WORK INSTRUCTION:
Each line below from the one containing "- In the feature" through the one containing "-- afterwards: timing" should be output exactly as it stands, and no other line should appear.

(Stored data entries)

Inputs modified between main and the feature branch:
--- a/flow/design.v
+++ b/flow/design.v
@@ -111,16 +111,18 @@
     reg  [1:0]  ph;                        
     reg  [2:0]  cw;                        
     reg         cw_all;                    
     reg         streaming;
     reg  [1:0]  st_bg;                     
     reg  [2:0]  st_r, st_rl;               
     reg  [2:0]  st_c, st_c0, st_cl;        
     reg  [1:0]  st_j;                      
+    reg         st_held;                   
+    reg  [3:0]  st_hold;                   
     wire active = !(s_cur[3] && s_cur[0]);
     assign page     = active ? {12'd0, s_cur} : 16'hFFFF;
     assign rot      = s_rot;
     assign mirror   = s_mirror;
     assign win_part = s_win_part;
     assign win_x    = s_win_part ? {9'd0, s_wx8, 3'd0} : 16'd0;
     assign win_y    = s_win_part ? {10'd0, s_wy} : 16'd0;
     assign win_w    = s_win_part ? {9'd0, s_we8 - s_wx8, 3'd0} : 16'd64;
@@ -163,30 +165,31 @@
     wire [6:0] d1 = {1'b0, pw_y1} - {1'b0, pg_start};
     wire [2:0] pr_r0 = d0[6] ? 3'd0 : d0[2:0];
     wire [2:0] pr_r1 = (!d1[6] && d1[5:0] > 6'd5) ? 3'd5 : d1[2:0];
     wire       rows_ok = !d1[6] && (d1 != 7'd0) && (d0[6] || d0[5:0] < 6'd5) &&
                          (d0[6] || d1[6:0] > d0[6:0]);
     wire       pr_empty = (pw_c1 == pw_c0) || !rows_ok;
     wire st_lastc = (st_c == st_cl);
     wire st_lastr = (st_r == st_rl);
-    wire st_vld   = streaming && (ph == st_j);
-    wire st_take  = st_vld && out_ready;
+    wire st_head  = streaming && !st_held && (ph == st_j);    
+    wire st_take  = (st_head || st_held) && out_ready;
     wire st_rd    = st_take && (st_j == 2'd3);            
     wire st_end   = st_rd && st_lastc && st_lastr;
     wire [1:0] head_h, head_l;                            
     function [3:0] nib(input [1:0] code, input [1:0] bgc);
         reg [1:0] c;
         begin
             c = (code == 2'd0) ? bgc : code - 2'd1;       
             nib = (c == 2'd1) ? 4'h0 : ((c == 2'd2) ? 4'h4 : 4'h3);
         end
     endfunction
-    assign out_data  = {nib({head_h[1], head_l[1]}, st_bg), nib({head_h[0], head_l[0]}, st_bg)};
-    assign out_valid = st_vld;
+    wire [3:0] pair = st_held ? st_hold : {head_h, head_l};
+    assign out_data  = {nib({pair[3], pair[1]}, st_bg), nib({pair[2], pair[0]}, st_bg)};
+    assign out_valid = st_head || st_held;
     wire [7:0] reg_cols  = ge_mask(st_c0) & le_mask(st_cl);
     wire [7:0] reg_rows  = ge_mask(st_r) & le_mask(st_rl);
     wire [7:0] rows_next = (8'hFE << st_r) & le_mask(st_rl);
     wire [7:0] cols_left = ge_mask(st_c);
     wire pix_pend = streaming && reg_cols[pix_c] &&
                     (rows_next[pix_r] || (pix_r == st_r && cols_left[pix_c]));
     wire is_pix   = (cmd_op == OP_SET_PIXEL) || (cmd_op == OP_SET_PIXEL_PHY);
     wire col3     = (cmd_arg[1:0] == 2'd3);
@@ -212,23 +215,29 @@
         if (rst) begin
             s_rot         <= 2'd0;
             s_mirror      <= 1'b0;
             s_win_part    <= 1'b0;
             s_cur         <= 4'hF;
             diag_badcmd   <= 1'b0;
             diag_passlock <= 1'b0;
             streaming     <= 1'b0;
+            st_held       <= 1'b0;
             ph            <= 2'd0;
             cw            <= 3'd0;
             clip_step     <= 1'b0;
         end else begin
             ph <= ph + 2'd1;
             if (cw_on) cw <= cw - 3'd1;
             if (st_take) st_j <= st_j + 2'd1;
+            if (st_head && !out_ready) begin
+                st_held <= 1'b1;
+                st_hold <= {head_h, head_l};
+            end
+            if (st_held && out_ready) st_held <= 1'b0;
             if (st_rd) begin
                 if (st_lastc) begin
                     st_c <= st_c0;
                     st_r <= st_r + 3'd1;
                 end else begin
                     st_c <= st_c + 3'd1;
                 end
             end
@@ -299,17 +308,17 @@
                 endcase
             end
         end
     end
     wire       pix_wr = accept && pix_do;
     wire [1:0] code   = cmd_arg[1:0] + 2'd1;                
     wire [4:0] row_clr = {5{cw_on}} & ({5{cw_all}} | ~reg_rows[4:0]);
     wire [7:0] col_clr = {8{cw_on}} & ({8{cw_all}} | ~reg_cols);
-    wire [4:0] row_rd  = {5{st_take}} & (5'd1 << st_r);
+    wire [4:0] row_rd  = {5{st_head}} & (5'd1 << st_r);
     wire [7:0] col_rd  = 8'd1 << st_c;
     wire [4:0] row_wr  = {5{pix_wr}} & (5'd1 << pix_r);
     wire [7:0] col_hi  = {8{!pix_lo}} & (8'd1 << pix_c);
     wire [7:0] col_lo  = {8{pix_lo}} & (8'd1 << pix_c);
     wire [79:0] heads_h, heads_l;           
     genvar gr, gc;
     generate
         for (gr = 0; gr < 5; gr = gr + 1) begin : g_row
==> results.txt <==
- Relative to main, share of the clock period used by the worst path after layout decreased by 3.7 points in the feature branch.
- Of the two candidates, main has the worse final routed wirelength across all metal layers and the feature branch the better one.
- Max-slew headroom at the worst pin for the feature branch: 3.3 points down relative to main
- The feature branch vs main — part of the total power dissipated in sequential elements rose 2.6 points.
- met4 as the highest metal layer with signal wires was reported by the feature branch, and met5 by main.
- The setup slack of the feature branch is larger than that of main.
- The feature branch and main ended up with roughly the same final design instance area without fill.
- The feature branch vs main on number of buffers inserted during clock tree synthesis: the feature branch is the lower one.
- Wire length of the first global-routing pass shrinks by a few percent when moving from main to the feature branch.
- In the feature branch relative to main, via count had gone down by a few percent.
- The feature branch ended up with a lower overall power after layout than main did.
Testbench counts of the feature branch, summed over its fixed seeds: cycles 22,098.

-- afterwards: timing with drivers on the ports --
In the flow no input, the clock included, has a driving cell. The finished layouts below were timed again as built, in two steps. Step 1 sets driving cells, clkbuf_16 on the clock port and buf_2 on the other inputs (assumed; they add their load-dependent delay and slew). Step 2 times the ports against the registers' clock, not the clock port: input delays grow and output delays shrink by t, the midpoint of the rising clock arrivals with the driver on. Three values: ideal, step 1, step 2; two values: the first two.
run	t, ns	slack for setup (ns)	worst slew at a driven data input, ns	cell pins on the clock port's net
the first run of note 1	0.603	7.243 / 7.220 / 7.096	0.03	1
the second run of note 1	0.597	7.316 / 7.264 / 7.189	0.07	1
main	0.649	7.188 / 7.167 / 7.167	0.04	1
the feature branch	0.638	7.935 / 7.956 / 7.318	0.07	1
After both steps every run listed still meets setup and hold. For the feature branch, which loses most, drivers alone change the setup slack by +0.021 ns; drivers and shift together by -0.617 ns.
---
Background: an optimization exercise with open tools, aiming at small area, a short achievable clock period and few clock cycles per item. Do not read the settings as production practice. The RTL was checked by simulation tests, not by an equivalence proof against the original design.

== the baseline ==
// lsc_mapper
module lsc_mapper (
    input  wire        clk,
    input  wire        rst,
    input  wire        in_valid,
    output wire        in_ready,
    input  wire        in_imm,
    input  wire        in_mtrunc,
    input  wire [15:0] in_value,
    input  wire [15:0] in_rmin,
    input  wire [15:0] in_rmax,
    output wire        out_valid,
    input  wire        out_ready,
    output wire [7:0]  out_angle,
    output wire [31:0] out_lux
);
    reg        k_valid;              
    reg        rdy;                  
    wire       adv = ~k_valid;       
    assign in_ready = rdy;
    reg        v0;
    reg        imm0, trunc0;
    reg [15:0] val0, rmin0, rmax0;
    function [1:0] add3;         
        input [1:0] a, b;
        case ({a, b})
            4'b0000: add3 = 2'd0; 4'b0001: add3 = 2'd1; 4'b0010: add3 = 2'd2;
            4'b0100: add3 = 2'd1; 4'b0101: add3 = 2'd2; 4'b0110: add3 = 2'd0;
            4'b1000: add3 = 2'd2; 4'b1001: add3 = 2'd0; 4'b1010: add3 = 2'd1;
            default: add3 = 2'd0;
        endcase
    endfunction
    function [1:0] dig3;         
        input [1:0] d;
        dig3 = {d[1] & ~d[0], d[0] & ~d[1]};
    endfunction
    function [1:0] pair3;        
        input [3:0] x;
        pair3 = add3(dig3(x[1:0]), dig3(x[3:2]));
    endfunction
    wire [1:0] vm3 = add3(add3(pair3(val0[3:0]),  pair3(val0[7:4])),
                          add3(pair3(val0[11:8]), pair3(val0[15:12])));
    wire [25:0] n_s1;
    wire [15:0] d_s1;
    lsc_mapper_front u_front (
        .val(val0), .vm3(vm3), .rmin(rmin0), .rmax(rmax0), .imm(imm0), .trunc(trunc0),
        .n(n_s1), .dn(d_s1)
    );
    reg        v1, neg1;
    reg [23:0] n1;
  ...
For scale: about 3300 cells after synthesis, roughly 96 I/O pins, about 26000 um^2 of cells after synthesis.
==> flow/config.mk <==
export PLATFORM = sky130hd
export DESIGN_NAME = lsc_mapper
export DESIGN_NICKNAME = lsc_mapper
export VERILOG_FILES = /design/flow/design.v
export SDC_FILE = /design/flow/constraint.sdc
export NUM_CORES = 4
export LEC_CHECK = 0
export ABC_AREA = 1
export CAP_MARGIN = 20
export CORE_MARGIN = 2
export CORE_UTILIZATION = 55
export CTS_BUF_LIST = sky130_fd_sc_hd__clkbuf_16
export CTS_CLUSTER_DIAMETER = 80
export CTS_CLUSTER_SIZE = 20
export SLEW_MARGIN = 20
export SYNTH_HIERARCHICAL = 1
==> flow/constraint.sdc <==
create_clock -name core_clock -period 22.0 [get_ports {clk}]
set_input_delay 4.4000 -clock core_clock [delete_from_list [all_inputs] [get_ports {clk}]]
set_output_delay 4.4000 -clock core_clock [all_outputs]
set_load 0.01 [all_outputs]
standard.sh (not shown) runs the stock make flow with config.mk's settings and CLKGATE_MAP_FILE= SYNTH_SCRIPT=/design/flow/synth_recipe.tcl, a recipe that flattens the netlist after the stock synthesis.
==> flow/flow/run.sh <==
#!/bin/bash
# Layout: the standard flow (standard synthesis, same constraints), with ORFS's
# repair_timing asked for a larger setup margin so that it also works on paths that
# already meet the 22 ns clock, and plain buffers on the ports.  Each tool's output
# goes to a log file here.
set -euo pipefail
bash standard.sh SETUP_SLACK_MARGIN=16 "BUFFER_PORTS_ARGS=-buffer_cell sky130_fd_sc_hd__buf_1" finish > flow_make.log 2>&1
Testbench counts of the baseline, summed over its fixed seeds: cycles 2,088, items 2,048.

RESULT FOR THIS TASK:
- In the feature branch relative to main, via count had gone down by a few percent.
- The feature branch ended up with a lower overall power after layout than main did.
Testbench counts of the feature branch, summed over its fixed seeds: cycles 22,098.

-- afterwards: timing with drivers on the ports --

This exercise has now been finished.